Risk factors for primary radiation failure and timing of progression


Zumsteg et al. searched the database at Memorial Sloan-Kettering Cancer Center (MSKCC) to determine the risk factors associated with cancer progression after primary radiation treatment, and the timing of progression. They report their results in European Urology, along with editorial comment by Mack Roach of the University of California, San Francisco.

This retrospective analysis looked at records of 2,694 patients treated at MSKCC with radiation doses between 76 and 86 Gy. The median follow-up was 83 months for all patients and 122 months for those who experienced biochemical failure (defined by the nadir PSA + 2 ng/ml). The authors did not report what, if any, salvage treatment was used.
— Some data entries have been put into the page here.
**config.mk**
```make
export PLATFORM = sky130hd
export DESIGN_NAME = rtc_counter
export DESIGN_NICKNAME = d
export VERILOG_FILES = /design/src/aopd_pkg.sv /design/src/rtc_counter.sv
export SDC_FILE = /design/constraint.sdc
export NUM_CORES = 1
export LEC_CHECK = 0
export CAP_MARGIN = 20
export CORE_ASPECT_RATIO = 1.4
export CORE_UTILIZATION = 50
export DETAILED_ROUTE_END_ITERATION = 6
export DONT_BUFFER_PORTS = 1
export HOLD_SLACK_MARGIN = 0.03
export MAX_ROUTING_LAYER = met4
export PLACE_DENSITY = 0.62
export SYNTH_ARGS = -nofsm -noshare
export SYNTH_HDL_FRONTEND = slang
export SYNTH_SLANG_ARGS = --single-unit
```
**constraint.sdc**
```tcl
create_clock -name clk_32k -period 7.16 [get_ports clk_32k]
set_input_delay 0.358 -clock clk_32k [delete_from_list [all_inputs] [get_ports clk_32k]]
set_output_delay 0.358 -clock clk_32k [all_outputs]
set_load 0.03 [all_outputs]
```
**src/aopd_pkg.sv**
```systemverilog
`default_nettype none

package aopd_pkg;

	// --------------------
	// widths and defaults
	// --------------------
	parameter int CNT_W = 32;

	// slow clocks per count
	parameter int DIV = 32;

	// --------------------
	// register map
	// --------------------
	typedef enum logic [3:0] {
		REG_CTRL   = 4'h0,
		REG_CNT    = 4'h4,
		REG_ALARM  = 4'h8,
		REG_STATUS = 4'hC
	} aopd_reg_e;

	// status bit positions
	localparam int STAT_ALARM = 0;
	localparam int STAT_BUSY  = 1;

	// --------------------
	// bundles
	// --------------------
	// active-low reset levels per domain
	typedef struct packed {
		logic rtc_rstn;
		logic por_psync_n;
		logic por_dbg_psync_n;
	} aopd_rst_t;

	// apb request side, pready tied high
	typedef struct packed {
		logic             psel;
		logic             penable;
		logic             pwrite;
		logic [3:0]       paddr;
		logic [CNT_W-1:0] pwdata;
	} apb_req_t;

endpackage

`default_nettype wire

```
**src/rtc_counter.sv**
```systemverilog
`default_nettype none

module rtc_counter #(
	parameter int CNT_W = aopd_pkg::CNT_W,
	parameter int DIV   = aopd_pkg::DIV
) (
	input  wire logic             clk_32k,
	input  wire logic             rtc_rstn,
	input  wire logic             en_s,
	input  wire logic             load_s,
	input  wire logic [CNT_W-1:0] load_val,
	input  wire logic [CNT_W-1:0] alarm_val,
	output logic      [CNT_W-1:0] cnt_gray,
	output logic                  alarm_hit
);

	localparam int PS_W = (DIV > 1) ? $clog2(DIV) : 1;
	localparam logic [PS_W-1:0] PS_LAST = PS_W'(DIV - 1);

	logic [PS_W-1:0]  presc;
	logic [PS_W-1:0]  presc_next;
	logic [CNT_W-1:0] cnt_bin;
	logic [CNT_W-1:0] cnt_next;
	logic             tick;

	// --------------------
	// prescaler
	// --------------------
	assign tick = en_s && (presc == PS_LAST);

	always_comb begin
		presc_next = presc;
		if (load_s || !en_s) begin
			// keep phase at zero while stopped
			presc_next = '0;
		end else if (tick) begin
			presc_next = '0;
		end else begin
			presc_next = presc + 1'b1;
		end
	end

	// --------------------
	// counter
	// --------------------
	always_comb begin
		cnt_next = cnt_bin;
		if (load_s) begin
			cnt_next = load_val;
		end else if (tick) begin
			cnt_next = cnt_bin + 1'b1;
		end
	end

	always_ff @(posedge clk_32k or negedge rtc_rstn) begin
		if (!rtc_rstn) begin
			presc    <= '0;
			cnt_bin  <= '0;
			cnt_gray <= '0;
		end else begin
			presc   <= presc_next;
			cnt_bin <= cnt_next;
			// gray copy for the pclk side, one bit flips per count
			cnt_gray <= cnt_next ^ (cnt_next >> 1);
		end
	end

	// alarm value is quasi-static while armed
	assign alarm_hit = (cnt_bin == alarm_val);

endmodule

`default_nettype wire

```
==> results.cfg, run 1 <==
[status]
outcome = finished clean

[min_path]
min_from = en_s
hold_class = primary input to flop

[worst_setup_path]
crit_type = flop to flop
crit_arrival_ns = 3.28
reg2reg_depth = 8
cp.required_ns = 7.43
critPathMaxStageDelay_ns = 0.49
cp_common_cell = ha_1
worst_setup_path_start_kind = flop
r2r_slack_ns = 4.16
r2r-end = cnt_gray[16]$_DFF_PN0_
end_kind = flop
endpoint = cnt_gray[16]$_DFF_PN0_
critical_path.slowest_cell = nand3_1
cp_max_fo = 12
reg2reg_from = presc[0]$_DFF_PN0_
crit_start = presc[0]$_DFF_PN0_
crit_path_cell_trace = ha_1 > and3_1 > ha_1 > and4_1 > nand3_1 > or3_1 > a31oi_1 > xor2_1

[synth]
synth_top_family_by_area = simple AND/OR/NAND/NOR gates
yosys.area_share.adder = 0.00999
synthSimpleGateAreaFrac = 0.188
ys_types = 41
synthXorXnorAreaFrac = 0.177
synth_area_mm2 = 0.00376
synth-compound-area-share = 0.102
synth_nets = 433
synth-seq-area-share = 0.453
synth_seq_cells = 68
avgSynthCellArea_um2 = 10.4
ys_warn_count = 0
netlist_instances = 362
synth_mux_area_frac = 0.0213

[detailed_routing]
drt_iter0_markers = 206
routed_wl_um = 8730
via_per_inst = 5.87
final_antenna_net_count = 0
vias = 2702
drcViolationCount = 0
routedWlPerCell_um = 19.0
firstDrtPassIters = 4

[sta]
layout_min_cycle_time_ns = 3.00
rsz0062_at_grt = false
final_max_slew_viol_count = 0
fin_worst_skew_ns = 0.00977
setup_tns_ns = 0
fin_crit_sh = 0.420
setup_viol = 0
fmax_mhz = 333
timing.hold.ws_ns = 0.163
maxSlewHeadroom = 0.345
hold_viol_final = 0
tightest_slew_ns = 0.982

[final_layout]
drive_gt1_frac = 0.0909
layout_common_cells = dfrtp_1, xor2_1, xnor2_1, inv_1, nand2_1
diodes = 0
fin_nets = 429
layout_commonest_cell = dfrtp_1
syn_to_final_growth_pct = 7.16

[die]
die_w_um = 75.3
dieArea_mm2 = 0.00787
row_count = 37
die-height_um = 105
io_pins = 101
core_mm2 = 0.00731
initial_utilization = 0.514

[clocking]
clockBufferDepth = 2
tritoncts = yes
post_cts_resized = 0
post_cts_buffers = 0
clk_pin_slew_ns = 0.07
clock-sinks = 68
cts_buffers = 9
clk_latency_ns = 0.35
cts_max_level = 3
cts_root_buffer = clkbuf_8

[power_and_ir_drop]
power_density_mw_per_mm2 = 247
vdd_drop_max_uv = 136
leakage_nw = 1.67

[placement]
dpl.hpwl_um = 6340
place_congestion = 0.848
io_buffer_count = 0

[grt]
grt.total_usage = 0.254
grt_max_degree = 69
grt_pass1_wl_um = 14100
antenna_found_initial = 0
overflow = 0
grt_pass1_vias = 2806

[job]
maxCapViolCount = 0
## logic make-up after synthesis
group                    Yosys count
AND/OR/NAND/NOR                  123
flip-flops                        68
adder cells (fa/ha/maj)            3
buffers and inverters             41
AO/OA/AOI/OAI                     43
multiplexers                       8
XOR/XNOR                          76
## registers in the layout, indices dropped and copies added, names as in the netlist
register and cells:
cnt_bin 32, presc 5, cnt_gray 31
## critical path, delay by kind of cell (launching register included)
kind | cells | cell delay [ns]
flops | 1 | 0.37
simple gates | 4 | 1.61
xor+xnor | 1 | 0.17
fa+ha+maj | 2 | 0.45
compound gates | 1 | 0.32
## routing by layer
metal  global-route usage  routed length [um]  share of wire
met1                0.316                3400           0.39
met2                0.380                4310           0.49
met3               0.0752                 775          0.089
met4                0.112                 244          0.028
met5                    -                   0              0
## synthesized netlist by cell type
library cell,instances,area share
clkbuf_1,5,0.0050
o31a_1,8,0.019
mux2i_1,8,0.021
nand4_4,1,0.0057
nand4_1,10,0.017
inv_1,24,0.024
nand4b_1,1,0.0023
buf_6,1,0.0030
and3_1,11,0.018
or4_1,7,0.014
dfrtp_1,68,0.45
and4_1,5,0.012
nand3_2,2,0.0053
a31oi_2,3,0.010
a21oi_1,3,0.0040
o21a_1,1,0.0020
nor3_1,2,0.0027
nand3_1,14,0.019
nand3b_1,1,0.0020
o211ai_1,2,0.0040
o31ai_1,5,0.010
nand2_1,24,0.024
a31o_2,3,0.0070
nor2_1,14,0.014
o31ai_2,5,0.017
a31oi_1,4,0.0067
buf_1,2,0.0020
and2_1,1,0.0017
ha_1,3,0.010
buf_2,5,0.0067
o21ai_0,4,0.0053
o31ai_4,2,0.011
buf_4,4,0.0080
nand2b_1,10,0.017
xnor2_1,28,0.065
nor4_1,17,0.028
or3_1,2,0.0033
o21ai_1,1,0.0013
xor2_1,48,0.11
o41ai_1,2,0.0047
and4_4,1,0.0030
File: config.mk
export PLATFORM = sky130hd
export DESIGN_NAME = serial_batcher_sorter
export DESIGN_NICKNAME = d
export VERILOG_FILES = /design/src/hw/sort_lane_pkg.sv /design/src/hw/sort_ctrl_pkg.sv /design/src/hw/chunk_loader.sv /design/src/hw/lane_counter.sv /design/src/hw/merge_network.sv /design/src/hw/out_serializer_fsm.sv /design/src/hw/serial_batcher_sorter.sv
export SDC_FILE = /design/constraint.sdc
export NUM_CORES = 2
export LEC_CHECK = 0
export BUFFER_PORTS_ARGS = -buffer_cell sky130_fd_sc_hd__buf_2
export CORE_AREA = 2 2 366 368
export DETAILED_ROUTE_END_ITERATION = 7
export DIE_AREA = 0 0 368 370
export GPL_ROUTABILITY_DRIVEN = 0
export PLACE_DENSITY = 0.57
export SLEW_MARGIN = 10
export SYNTH_ARGS = -nofsm -noshare
export SYNTH_HDL_FRONTEND = slang
export SYNTH_SLANG_ARGS = --single-unit
File: constraint.sdc
create_clock -name clock -period 5.66 [get_ports clock]
set_input_delay 0.566 -clock clock [delete_from_list [all_inputs] [get_ports clock]]
set_output_delay 0.566 -clock clock [all_outputs]
set_load 0.05 [all_outputs]
File: src/hw/sort_lane_pkg.sv
//**************************************************************************
// Sort lane package
// Geometry of the eight-lane Batcher odd-even merge network: lane count,
// pipeline depth and the widths of lane indices and chunk counts.
//**************************************************************************

package sort_lane_pkg;

    // Number of parallel lanes sorted by the network
    parameter int LANES = 8;

    // One register stage per comparator column of the eight-input network
    parameter int STAGES = 6;

    // Width of an index that selects one lane
    parameter int LANE_IDX_W = $clog2(LANES);

    // A chunk count runs from 1 to LANES and needs one bit more than an index
    parameter int COUNT_W = LANE_IDX_W + 1;

endpackage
The researchers found that:

  • 23 percent of patients experienced biochemical failure.
  • The median time from biochemical failure to detection of distant metastases was 5.4 years.
  • The median time from biochemical failure to prostate cancer-specific mortality was 10.5 years, 5.1 years after metastases were detected.
  • Risk of clinical progression following biochemical failure were independently associated with:
    • Shorter PSA doubling time
    • Higher clinical stage
    • Higher Gleason score
    • Shorter time to biochemical failure

Based on the John Hopkins surgical series, Freedland et al. reported (in 2005) that, for men treated with surgery, 19 percent experienced biochemical failure.

Some of the difference may be attributable to the inadequate dose of radiation (76 Gy) used on some patients in the MSKCC series, or that those patients were diagnosed with more aggressive disease. The median time from biochemical recurrence to detection of distant metastases in the Johns Hopkins series was 8 years, 3 years among those who did not have salvage radiation after biochemical recurrence (see Antonarakis et al.), The shorter time in the radiation study may reflect the fact that patients choosing radiation have historically been older and further progressed at time of diagnosis. The median time to death after metastases were detected was 5 years – identical in both studies. They all report the same risk factors for clinical progression.

The numbers reported for initial radiation therapy are similar, at first blush, to those reported for initial prostatectomy. Because there will probably never be a randomized clinical trial of surgery vs. radiation, it is tempting for the patient faced with the choice of initial therapy after diagnosis to compare these data sets, both from top institutions in their respective specialty. While I would very much like to see the patient characteristics and the data stratified by risk group and salvage treatment, if any, there does seem to be a similar overall pattern. Some patients will have already experienced undetected micrometastases before treatment, and they will not be cured by either therapy using current methods. Other patients — most in fact — will be cured by either therapy.

Editorial comment: This commentary was written by Allen Edel for The “New” Prostate Cancer InfoLink.

One Response

  1. Although Allen Edel is correct that (with 99.9% certainly) there is never going to be a true head-to-head, randomized trial of first-line radiation therapy vs. first-line surgery in a directly comparable series of patients — here in the USA or anywhere else in the world, it is worth noting the ongoing ProtecT trial in the UK.

    ProtecT is a very highly structured registry trial in which some of the patients have been randomized to active treatment (with surgery or radiation therapy) or active surveillance. I remain optimistic that this trial is going to give us some much clearer data than anything we have to date on the relative merits of surgery vs. radiation therapy as first-line treatment in a large number of well-defined patients (as well as real data on the relative benefits of active surveillance compared to active treatment).

    A paper by Lane et al. has already provided preliminary data showing that > 1,600 patients have been randomized in this study (out of the 100,000+ men who were asked to come for screening as possible candidates and the nearly 3,000 men who were diagnosed with prostate cancer as a consequence).

    Actual data giving first-line results from the ProtecT trial, may be available by the time of the ASCO meeting in 2016 or some time in 2017.